Es ist schon so, dass Tirol budgetär in der Vergangenheit am besten aufgestellt war im Bundesländervergleich und es nach wie vor ist. Das lässt sich auf Basis verfügbarer Daten zur Verschuldung von Ländern und Gemeinden sagen: 2014 war die Pro-Kopf-Verschuldung in Tirol ebenso am niedrigsten wie im vergangenen Jahr. Da war sie mit 3001 Euro beinahe nur halb so hoch wie im bundesweiten Durchschnitt.

Bemerkenswert ist jedoch die Entwicklung über die Jahre: Nirgends ist der Schuldenstand so stark gestiegen wie in Tirol. Er hat sich verdreifacht. Insofern Glück im Unglück für das Land, dass es von einem besonders niedrigen Niveau ausgegangen ist.

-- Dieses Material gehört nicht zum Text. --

<file path="src/rtl/dm_arbiter.sv">
// rtl/dm_arbiter.sv - two-port data-memory arbiter (cpu / debug) in front of a single-port DM
// Optional feature: define DM_ARB_RR_EN for round-robin tie-breaking instead of cpu priority with starvation guard.
module dm_arbiter #(
    parameter int ADDR_W       = 32,
    parameter int STARVE_LIMIT = 4
) (
    input  logic              clk,
    input  logic              rst,
    input  logic              cpu_req,
    input  logic              cpu_we,
    input  logic [3:0]        cpu_be,
    input  logic [ADDR_W-1:0] cpu_addr,
    input  logic [31:0]       cpu_wdata,
    output logic [31:0]       cpu_rdata,
    output logic              cpu_ack,
    output logic              cpu_stall,
    input  logic              dbg_req,
    input  logic              dbg_we,
    input  logic [3:0]        dbg_be,
    input  logic [ADDR_W-1:0] dbg_addr,
    input  logic [31:0]       dbg_wdata,
    output logic [31:0]       dbg_rdata,
    output logic              dbg_ack,
    output logic              mem_en,
    output logic              mem_we,
    output logic [3:0]        mem_be,
    output logic [ADDR_W-1:0] mem_addr,
    output logic [31:0]       mem_wdata,
    input  logic [31:0]       mem_rdata
);

    typedef enum logic [1:0] {
        IDLE,
        ISSUE,
        CAPTURE,
        ACK
    } state_t;

    state_t state;
    state_t state_next;
    logic   grant_dbg;
    logic   winner_dbg;

`ifdef DM_ARB_RR_EN
    logic rr_last;

    // On a tie the port that was not served last goes next.
    always_comb begin
        grant_dbg = dbg_req && (!cpu_req || !rr_last);
    end
`else
    localparam logic [3:0] LIMIT = 4'(STARVE_LIMIT);
    logic [3:0] starve_cnt;

    always_comb begin
        grant_dbg = dbg_req && (!cpu_req || (starve_cnt == LIMIT));
    end
`endif

    assign cpu_stall = cpu_req && !cpu_ack;

    always_ff @(posedge clk or negedge rst) begin
        if (!rst) begin
            state <= IDLE;
        end else begin
            state <= state_next;
        end
    end

    always_comb begin
        state_next = state;
        case (state)
            IDLE:    if (cpu_req || dbg_req) state_next = ISSUE;
            ISSUE:   state_next = CAPTURE;
            CAPTURE: state_next = ACK;
            ACK:     state_next = IDLE;
            default: state_next = IDLE;
        endcase
    end

    always_ff @(posedge clk or negedge rst) begin
        if (!rst) begin
            winner_dbg <= 1'b0;
            mem_en     <= 1'b0;
            mem_we     <= 1'b0;
            mem_be     <= '0;
            mem_addr   <= '0;
            mem_wdata  <= '0;
            cpu_ack    <= 1'b0;
            dbg_ack    <= 1'b0;
            cpu_rdata  <= '0;
            dbg_rdata  <= '0;
`ifdef DM_ARB_RR_EN
            rr_last    <= 1'b0;
`else
            starve_cnt <= '0;
`endif
        end else begin
            case (state)
                IDLE: begin
                    if (cpu_req || dbg_req) begin
                        winner_dbg <= grant_dbg;
                        mem_en     <= 1'b1;
                        mem_we     <= grant_dbg ? dbg_we    : cpu_we;
                        mem_be     <= grant_dbg ? dbg_be    : cpu_be;
                        mem_addr   <= grant_dbg ? dbg_addr  : cpu_addr;
                        mem_wdata  <= grant_dbg ? dbg_wdata : cpu_wdata;
`ifdef DM_ARB_RR_EN
                        rr_last    <= grant_dbg;
`else
                        if (grant_dbg) begin
                            starve_cnt <= '0;
                        end else if (dbg_req && (starve_cnt != LIMIT)) begin
                            starve_cnt <= starve_cnt + 4'd1;
                        end
`endif
                    end
                end
                ISSUE: mem_en <= 1'b0;
                CAPTURE: begin
                    // Writes also capture the DM output so both ops share one path.
                    if (winner_dbg) begin
                        dbg_rdata <= mem_rdata;
                        dbg_ack   <= 1'b1;
                    end else begin
                        cpu_rdata <= mem_rdata;
                        cpu_ack   <= 1'b1;
                    end
                end
                ACK: begin
                    cpu_ack <= 1'b0;
                    dbg_ack <= 1'b0;
                end
                default: ;
            endcase
        end
    end

endmodule

</file>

Zum Vergleich: In Vorarlberg und Wien hat sich die Pro-Kopf-Verschuldung in etwa verdoppelt, im Burgenland und in der Steiermark ist sie um die Hälfte sowie in Kärnten um ein Viertel und in Niederösterreich um ein Achtel gestiegen. In Oberösterreich ist sie dagegen leicht und in Salzburg um ein Viertel gesunken – jedenfalls gegenüber 2014. Zwischendurch war sie dort deutlich niedriger und weist seit 2020 wie überall eine steigende Tendenz auf.

Zurück zu Tirol: Das Land macht gerade damit Schlagzeilen, dass es Medienberichten zufolge ein „Nulldefizit“ plane für 2026 und 2027. In Wirklichkeit wird es in beiden Jahren höhere Aus- als Einzahlungen haben, geht jedoch davon aus, die Differenz durch „liquide Mittel“ in Höhe von insgesamt gut 600 Millionen schließen zu können. Das ist Geld, das jeweils zu Beginn eines Budgetjahres auf den Konten des Landes liegt.

Das alles ist sehr technisch – entscheidend ist jedoch, was nach „Maastricht“, also den europäischen Fiskalregeln, die Österreich einzuhalten hat, herauskommt. Und demnach wird Tirol eigenen Angaben zufolge zwar keine Netto-Neuverschuldung, im kommenden Jahr aber ein Defizit von voraussichtlich 156 Millionen und 2027 ein solches von 194 Millionen Euro verzeichnen.

Außerdem nützt das Land eine „Cash Cow“: Als Eigentümer des Energieversorgers Tiwag lässt es sich Dividenden in beträchtlicher Höhe auszahlen. In den 2020er Jahren hatte es sich meist nur um einen einstelligen Millionenbetrag gehandelt. Nach 50,5 Millionen Euro 2023, sollen es heuer jedoch 110 und im kommenden Jahr 150 Millionen Euro werden. Für 2027 sind schließlich 100 Millionen geplant (siehe Grafik).

Gemessen an einem Sechs-Milliarden-Euro-Budget mag das noch immer vernachlässigbar wirken: Geht man davon aus, dass die Neuverschuldung der meisten Länder eine dreistellige Millionenhöhe hat (u.a. auch jene von Oberösterreich mit 255 Millionen Euro), ist das jedoch eine bedeutende Größenordnung.

Die Tiwag-Dividende ist auch brisant im Hinblick auf einen SPÖ-internen Konflikt: Die Partei hat ihren Ex-Landesobmann Georg Dornauer Anfang Oktober ausgeschlossen, weil er eine Rückführung von 170 Millionen Euro an „Übergewinnen“ des Energieversorgers an die Bevölkerung verlangte. Ein Antrag dazu im Landtag wäre zwar einen Koalitionsbruch gleichgekommen (die SPÖ ist mit der ÖVP von Landeshauptmann Anton Mattle in der Regierung), die Forderung könnte in der Sache aber nicht für den Parteiausschluss gereicht haben, den Dornauer denn auch bekämpft.

Abgesehen davon, dass das Gleiche vom niederösterreichischen SPÖ-Vorsitzenden Sven Hergovich für den dortigen Energieversorger EVN gefordert wird, ist es für die Sozialdemokratie eine Herausforderung, zu argumentieren, warum die in Teuerungszeiten belasteten Bürger nicht, sehr wohl aber das Land entlastet werden soll – zumal die Tiwag allen gehört.